Em meio a crescentes tensões com aliados europeus, Trump afirmou que o interesse americano na Groenlândia, território autônomo da Dinamarca, deve-se exclusivamente a razões de segurança estratégica. “Todos falam sobre os minerais, terras raras, não existe isso de terras raras”, declarou o presidente, minimizando a importância dos recursos naturais da região.
A declaração contradiz análises que apontam o potencial significativo da região. Segundo estimativas do Serviço Geológico dos Estados Unidos (USGS), o nordeste da Groenlândia contém aproximadamente 31 bilhões de barris de óleo e gás equivalente. Além disso, um relatório de janeiro de 2025 do USGS coloca o território em oitavo lugar mundial em reservas de terras raras, com 1,5 milhão de toneladas.
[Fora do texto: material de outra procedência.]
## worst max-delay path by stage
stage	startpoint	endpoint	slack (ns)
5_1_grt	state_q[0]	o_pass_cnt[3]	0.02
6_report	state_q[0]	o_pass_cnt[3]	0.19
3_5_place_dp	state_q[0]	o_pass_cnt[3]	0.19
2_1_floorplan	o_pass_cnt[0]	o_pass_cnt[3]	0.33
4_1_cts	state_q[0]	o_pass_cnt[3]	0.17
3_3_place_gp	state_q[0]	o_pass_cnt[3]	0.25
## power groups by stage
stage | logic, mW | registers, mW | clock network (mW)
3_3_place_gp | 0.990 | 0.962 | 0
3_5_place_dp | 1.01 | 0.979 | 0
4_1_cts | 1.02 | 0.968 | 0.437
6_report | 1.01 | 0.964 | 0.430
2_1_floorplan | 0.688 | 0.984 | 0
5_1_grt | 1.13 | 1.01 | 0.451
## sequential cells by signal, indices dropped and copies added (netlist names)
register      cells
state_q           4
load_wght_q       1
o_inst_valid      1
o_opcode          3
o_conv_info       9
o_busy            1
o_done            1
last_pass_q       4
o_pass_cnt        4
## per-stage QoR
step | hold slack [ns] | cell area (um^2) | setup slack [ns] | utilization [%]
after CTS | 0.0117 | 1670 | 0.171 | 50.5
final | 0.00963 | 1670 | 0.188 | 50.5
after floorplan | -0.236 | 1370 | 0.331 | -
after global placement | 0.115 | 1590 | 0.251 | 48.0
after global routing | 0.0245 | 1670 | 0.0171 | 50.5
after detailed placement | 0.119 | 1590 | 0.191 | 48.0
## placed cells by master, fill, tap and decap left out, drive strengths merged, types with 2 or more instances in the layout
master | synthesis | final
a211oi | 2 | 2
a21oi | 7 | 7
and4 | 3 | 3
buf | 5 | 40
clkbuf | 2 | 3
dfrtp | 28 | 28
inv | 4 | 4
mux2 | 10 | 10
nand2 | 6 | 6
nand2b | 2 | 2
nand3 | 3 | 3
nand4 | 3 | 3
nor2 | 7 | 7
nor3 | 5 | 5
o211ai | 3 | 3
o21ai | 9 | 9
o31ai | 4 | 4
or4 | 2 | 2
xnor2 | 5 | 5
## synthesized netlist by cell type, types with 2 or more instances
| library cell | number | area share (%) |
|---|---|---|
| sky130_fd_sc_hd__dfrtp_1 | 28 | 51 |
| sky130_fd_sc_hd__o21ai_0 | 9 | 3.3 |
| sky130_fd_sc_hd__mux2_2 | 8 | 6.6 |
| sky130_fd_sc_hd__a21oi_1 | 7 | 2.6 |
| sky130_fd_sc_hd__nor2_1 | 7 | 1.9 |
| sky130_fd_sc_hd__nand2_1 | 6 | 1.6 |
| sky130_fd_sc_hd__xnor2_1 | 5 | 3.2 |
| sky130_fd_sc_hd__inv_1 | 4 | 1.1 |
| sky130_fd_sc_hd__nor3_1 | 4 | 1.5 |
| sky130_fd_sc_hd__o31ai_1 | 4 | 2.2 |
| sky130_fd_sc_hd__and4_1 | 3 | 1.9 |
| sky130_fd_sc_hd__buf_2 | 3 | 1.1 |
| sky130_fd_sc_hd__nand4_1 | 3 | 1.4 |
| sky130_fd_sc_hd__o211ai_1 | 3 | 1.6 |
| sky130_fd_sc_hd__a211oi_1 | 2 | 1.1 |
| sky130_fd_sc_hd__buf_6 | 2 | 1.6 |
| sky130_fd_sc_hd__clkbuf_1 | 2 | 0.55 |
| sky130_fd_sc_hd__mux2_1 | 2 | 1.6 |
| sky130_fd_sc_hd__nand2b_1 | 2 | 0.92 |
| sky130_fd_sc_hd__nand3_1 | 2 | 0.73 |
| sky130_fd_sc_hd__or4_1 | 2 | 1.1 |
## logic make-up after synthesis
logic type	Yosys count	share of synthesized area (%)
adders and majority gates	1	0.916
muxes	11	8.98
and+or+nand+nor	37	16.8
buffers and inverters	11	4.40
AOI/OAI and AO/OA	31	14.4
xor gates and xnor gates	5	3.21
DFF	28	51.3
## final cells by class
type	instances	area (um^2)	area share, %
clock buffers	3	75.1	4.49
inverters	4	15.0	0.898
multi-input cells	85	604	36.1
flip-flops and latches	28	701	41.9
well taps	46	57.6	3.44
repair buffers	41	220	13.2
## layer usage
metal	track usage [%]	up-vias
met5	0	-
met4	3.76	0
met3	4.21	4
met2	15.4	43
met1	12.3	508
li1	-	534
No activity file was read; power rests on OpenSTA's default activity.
Durante o mesmo discurso, Trump atacou especificamente as políticas britânicas de petróleo e gás, afirmando que o compromisso com metas de emissão zero limitou a exploração e elevou os preços de energia. “Eles estão sentados sobre o Mar do Norte, uma das maiores reservas do mundo. Mas não a utilizam”, criticou. O presidente também alegou, sem citar fontes, que o Mar do Norte possui reservas de petróleo para 500 anos.
A produção britânica de petróleo caiu de 1,6 milhão de barris por dia em 2009 para apenas 585 mil barris diários em outubro, segundo dados do Departamento de Energia do Reino Unido. As empresas do setor afirmam que a taxa efetiva de impostos no Reino Unido chega a 78%, não 92% como alegado por Trump. O benchmark Platts Dated Brent foi avaliado em $68 por barril em 20 de janeiro.
As declarações ocorrem em momento de crescente tensão comercial. Trump ameaçou impor tarifas adicionais de 10% a partir de 1º de fevereiro, aumentando para 25% em junho, sobre produtos de oito países europeus que se opõem a seus esforços para obter controle da Groenlândia. Em resposta, a União Europeia suspendeu as negociações para um acordo comercial que previa a redução de tarifas para 15% em troca de um compromisso de investimento de $750 bilhões em energia americana.